Pepid has some really good apps for medical professionals, the ones I’m familiar with are aimed at ER docs. They’re good.

Pepid is so good I gave them an unsolicited endorsement in 2007:

Yeah, that sounds very generic, so let me tell you about when I decided to convert from the free (14 day) trial and spend the bucks.  A patient presents feeling frankly terrible and with a diffuse vasculitic rash.  Very early in the history it’s determined the patient has been taking quite a lot more methotrexate than intended (mixup, not sure why) so I tried out my new Pepid: ‘methotrexate’ brings up not just the drug, but throws me a lifeline: ‘overdose’ is on the front-page drop down menu.  I clicked on that, and it took me to the antidote (Leucovorin AD, liquid folate, which I didn’t remember), and then, tells me it’s dosed based on body surface area, then offers a calculator, all in serial – sequential clicks.  Amazing, and terrific.

That paragraph contains their Achilles heel: The Bucks. It’s never been cheap, and it’s not getting cheaper.

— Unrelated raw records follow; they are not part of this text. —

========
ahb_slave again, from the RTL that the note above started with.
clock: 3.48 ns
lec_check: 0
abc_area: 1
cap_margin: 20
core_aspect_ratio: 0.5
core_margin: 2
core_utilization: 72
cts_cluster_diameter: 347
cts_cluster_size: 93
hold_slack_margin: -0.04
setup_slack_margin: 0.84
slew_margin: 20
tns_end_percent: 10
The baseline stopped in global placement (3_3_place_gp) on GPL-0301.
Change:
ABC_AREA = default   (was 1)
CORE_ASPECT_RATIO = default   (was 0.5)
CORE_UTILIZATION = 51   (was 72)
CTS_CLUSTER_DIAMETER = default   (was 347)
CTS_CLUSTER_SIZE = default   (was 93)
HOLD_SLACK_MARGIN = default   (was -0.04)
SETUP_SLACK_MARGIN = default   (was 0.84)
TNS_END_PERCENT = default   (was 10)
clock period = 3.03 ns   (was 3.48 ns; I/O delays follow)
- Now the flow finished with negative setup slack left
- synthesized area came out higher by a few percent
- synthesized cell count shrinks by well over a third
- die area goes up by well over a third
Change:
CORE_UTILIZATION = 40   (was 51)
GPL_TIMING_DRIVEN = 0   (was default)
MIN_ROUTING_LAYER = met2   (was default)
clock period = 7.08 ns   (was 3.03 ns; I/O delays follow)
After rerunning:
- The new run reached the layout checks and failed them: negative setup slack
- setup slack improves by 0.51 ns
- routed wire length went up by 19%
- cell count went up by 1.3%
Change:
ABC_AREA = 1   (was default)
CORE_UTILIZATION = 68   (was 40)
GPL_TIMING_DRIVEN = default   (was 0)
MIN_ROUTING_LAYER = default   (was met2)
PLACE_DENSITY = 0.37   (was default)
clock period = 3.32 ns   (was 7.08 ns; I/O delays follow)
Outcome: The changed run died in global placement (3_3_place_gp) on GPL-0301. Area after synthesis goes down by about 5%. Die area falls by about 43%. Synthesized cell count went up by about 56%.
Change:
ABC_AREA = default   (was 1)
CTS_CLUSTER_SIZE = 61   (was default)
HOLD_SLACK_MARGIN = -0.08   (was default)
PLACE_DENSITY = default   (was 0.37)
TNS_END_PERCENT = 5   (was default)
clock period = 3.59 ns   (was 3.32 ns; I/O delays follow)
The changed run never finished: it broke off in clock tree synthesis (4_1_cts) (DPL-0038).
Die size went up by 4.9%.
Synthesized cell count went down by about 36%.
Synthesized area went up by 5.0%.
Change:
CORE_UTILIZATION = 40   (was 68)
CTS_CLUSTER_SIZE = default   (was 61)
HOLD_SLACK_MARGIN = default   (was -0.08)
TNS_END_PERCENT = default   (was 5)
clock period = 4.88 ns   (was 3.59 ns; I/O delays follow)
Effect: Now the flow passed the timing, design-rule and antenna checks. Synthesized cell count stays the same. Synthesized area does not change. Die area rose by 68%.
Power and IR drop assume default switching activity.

This year I elected to forgo renewing Pepid. It’s not that it’s not good (it is), it’s that the difference between the excellent free medical apps (Epocrates) (Medscape) plus now ubiquitous online resources (UpToDate supplied by my Corporate Overlords) minus their requested yearly rate for my iPhone ($264/year) wasn’t worth it. That’s just for the iPhone app, if you wan their iPad app you’ll have to buy that separately. Really, for only $264 they can’t just throw in the iPad app.

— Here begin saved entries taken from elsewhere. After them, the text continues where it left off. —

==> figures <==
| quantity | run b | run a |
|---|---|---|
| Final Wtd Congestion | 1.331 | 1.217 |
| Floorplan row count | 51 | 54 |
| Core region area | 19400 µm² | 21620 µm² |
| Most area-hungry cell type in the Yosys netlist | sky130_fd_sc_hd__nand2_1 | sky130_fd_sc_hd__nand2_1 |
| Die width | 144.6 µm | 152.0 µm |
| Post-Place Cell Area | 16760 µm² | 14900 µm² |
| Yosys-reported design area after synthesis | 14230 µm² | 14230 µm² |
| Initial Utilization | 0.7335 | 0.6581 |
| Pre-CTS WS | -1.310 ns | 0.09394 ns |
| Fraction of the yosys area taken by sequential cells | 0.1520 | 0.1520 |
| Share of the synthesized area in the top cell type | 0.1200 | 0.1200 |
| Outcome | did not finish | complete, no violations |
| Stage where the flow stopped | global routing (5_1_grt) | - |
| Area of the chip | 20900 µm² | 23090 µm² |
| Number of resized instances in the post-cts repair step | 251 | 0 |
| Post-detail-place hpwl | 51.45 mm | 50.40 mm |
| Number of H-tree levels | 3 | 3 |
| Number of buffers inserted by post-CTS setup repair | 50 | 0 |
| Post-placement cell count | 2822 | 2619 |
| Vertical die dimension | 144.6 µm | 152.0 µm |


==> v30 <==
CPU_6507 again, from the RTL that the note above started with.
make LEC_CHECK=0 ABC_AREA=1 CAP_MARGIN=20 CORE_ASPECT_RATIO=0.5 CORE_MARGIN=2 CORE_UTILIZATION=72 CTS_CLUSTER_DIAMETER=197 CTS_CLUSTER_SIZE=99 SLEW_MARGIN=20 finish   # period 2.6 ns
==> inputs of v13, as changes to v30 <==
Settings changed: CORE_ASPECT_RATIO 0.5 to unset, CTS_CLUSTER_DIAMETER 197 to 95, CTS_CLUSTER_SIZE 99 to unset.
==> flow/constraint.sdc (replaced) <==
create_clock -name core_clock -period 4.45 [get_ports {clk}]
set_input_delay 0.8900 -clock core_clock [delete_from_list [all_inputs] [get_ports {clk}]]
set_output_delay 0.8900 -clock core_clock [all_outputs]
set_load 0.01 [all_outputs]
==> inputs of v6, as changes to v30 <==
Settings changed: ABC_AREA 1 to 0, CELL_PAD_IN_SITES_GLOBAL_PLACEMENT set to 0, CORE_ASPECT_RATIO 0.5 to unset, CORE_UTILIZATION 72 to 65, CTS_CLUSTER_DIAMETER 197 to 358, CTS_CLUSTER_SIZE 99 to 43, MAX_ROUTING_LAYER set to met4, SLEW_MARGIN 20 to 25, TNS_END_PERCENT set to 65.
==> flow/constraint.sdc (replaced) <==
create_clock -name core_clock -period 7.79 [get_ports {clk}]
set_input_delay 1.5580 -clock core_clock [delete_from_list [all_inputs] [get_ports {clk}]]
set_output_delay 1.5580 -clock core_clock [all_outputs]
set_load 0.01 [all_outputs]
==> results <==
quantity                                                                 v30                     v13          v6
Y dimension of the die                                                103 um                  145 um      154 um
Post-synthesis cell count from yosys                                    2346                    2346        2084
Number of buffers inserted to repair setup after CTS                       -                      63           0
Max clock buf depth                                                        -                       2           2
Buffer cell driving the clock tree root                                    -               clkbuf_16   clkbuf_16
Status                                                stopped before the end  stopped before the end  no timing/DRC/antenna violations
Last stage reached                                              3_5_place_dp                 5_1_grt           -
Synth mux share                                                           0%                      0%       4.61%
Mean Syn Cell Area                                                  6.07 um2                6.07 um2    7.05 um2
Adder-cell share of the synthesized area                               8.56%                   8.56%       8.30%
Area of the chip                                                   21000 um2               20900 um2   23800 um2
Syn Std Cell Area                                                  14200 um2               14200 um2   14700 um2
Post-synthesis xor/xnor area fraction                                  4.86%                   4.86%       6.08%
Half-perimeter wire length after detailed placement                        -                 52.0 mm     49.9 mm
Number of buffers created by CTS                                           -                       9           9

Imagine if you were to accidentally order the 3 year plan: $694. Sticker shock. Wow. So, if you asked them for a downgrade to the one year of the program, they’d do that, right? Sucker…

That’s right. My friend Rick (A terrific Physician Executive, Coach and pioneering blogger) accidentally clicked the 3 year button, immediately asked for a downgrade, and was told no. Pepid was more interested in his money than his loyalty or the customer experience.

Beware: Pepid screwed this doctor. Are you feeling lucky?

 

 

1 thought on “Pepid: Winning friends and influencing people

  1. Publishers of all sorts are not understanding what a reasonable charge should be for these services, or even ebooks. I can’t even recall how many offers I run across for some resource costing hundreds of dollars a year. Really? I was a free beta user of Elsevier’s Clinical Key, but found it was rather clunky and certainly wasn’t worth paying for.
    Like you, we have UpToDate at our institution, and I have to say it’s pretty good, since it gives me a lot of choices for info quickly and the stuff they have is good.